DIRECTIONS: The required result is each line of the entries below containing the string "register".

Saved data entries:
_ _ _ _ _

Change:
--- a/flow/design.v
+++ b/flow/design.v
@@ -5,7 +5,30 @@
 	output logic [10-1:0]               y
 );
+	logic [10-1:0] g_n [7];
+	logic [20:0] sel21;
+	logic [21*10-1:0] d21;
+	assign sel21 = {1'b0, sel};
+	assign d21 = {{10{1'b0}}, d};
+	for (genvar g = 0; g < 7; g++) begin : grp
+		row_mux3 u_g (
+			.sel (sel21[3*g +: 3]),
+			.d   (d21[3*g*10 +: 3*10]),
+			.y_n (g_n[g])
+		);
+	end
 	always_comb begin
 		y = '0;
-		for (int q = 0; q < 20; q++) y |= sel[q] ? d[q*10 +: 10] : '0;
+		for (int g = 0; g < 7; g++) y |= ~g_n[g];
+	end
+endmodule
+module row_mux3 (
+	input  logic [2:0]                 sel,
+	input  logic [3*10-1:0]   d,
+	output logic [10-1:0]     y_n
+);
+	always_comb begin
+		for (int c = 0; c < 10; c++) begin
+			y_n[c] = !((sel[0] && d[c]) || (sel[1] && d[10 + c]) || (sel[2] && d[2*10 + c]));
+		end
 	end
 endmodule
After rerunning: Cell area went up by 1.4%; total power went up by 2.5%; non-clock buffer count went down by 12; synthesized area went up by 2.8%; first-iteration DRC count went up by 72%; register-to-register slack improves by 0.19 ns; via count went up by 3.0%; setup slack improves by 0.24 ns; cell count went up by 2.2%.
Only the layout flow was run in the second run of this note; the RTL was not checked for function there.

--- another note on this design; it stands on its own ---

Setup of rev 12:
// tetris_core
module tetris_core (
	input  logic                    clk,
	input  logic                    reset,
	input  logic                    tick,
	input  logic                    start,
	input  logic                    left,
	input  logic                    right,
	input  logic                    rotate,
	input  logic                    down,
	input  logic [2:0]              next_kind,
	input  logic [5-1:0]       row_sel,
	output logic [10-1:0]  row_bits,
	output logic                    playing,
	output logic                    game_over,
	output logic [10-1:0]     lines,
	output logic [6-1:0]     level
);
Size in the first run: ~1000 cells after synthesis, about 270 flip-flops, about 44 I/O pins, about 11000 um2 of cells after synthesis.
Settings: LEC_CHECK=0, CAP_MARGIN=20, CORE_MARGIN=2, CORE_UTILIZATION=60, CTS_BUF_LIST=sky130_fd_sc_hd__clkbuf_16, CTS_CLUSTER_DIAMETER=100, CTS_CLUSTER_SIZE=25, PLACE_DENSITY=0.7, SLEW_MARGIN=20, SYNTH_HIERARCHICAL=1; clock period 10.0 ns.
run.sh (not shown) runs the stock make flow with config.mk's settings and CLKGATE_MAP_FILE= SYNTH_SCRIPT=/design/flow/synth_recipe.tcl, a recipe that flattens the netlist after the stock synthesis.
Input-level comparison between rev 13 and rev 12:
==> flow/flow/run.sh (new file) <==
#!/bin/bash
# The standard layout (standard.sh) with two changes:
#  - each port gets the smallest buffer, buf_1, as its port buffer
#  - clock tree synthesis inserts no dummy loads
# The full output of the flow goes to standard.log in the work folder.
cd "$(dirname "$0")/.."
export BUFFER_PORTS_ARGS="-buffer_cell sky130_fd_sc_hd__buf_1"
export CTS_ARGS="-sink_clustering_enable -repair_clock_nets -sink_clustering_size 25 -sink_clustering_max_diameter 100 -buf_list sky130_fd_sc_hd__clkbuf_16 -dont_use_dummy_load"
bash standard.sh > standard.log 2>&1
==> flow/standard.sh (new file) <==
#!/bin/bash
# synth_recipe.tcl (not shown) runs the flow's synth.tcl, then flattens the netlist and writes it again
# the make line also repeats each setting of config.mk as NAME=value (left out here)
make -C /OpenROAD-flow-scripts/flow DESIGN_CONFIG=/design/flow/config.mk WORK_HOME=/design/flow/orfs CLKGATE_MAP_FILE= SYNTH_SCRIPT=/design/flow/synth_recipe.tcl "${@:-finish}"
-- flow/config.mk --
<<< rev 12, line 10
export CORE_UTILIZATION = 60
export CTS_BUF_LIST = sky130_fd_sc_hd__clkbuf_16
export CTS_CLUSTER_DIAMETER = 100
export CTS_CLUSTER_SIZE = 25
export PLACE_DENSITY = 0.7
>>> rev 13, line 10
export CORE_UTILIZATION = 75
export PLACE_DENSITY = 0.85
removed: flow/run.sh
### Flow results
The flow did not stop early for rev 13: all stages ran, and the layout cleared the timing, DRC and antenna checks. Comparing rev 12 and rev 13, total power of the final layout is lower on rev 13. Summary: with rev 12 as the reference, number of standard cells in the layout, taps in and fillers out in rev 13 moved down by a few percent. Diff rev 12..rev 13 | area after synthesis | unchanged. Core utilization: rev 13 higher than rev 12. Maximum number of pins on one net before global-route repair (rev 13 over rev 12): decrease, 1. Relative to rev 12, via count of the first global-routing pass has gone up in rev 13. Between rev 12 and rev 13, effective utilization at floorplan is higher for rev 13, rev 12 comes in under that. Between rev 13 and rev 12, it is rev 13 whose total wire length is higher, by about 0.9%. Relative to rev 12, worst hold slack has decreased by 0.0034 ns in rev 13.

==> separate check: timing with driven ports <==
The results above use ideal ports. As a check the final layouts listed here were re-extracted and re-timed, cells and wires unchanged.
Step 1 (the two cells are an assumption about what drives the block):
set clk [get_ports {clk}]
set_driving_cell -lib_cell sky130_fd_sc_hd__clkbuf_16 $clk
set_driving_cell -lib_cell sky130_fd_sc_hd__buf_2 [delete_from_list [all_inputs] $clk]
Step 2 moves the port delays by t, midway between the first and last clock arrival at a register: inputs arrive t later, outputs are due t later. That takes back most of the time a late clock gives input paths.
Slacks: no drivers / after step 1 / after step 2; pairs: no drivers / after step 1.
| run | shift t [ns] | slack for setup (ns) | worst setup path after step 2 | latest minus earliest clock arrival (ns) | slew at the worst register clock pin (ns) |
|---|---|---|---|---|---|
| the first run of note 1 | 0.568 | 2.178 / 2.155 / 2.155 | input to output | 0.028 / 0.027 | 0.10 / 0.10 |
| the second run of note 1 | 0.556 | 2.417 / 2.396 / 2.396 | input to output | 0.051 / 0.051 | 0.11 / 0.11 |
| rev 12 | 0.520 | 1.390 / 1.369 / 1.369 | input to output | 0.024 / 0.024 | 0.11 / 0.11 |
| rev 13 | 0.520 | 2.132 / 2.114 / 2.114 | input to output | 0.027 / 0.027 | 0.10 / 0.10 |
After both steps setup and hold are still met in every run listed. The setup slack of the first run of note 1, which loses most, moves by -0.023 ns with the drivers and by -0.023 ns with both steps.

_ _ _ _ _

ANSWER TO THIS TASK:
After rerunning: Cell area went up by 1.4%; total power went up by 2.5%; non-clock buffer count went down by 12; synthesized area went up by 2.8%; first-iteration DRC count went up by 72%; register-to-register slack improves by 0.19 ns; via count went up by 3.0%; setup slack improves by 0.24 ns; cell count went up by 2.2%.
Step 2 moves the port delays by t, midway between the first and last clock arrival at a register: inputs arrive t later, outputs are due t later. That takes back most of the time a late clock gives input paths.
| run | shift t [ns] | slack for setup (ns) | worst setup path after step 2 | latest minus earliest clock arrival (ns) | slew at the worst register clock pin (ns) |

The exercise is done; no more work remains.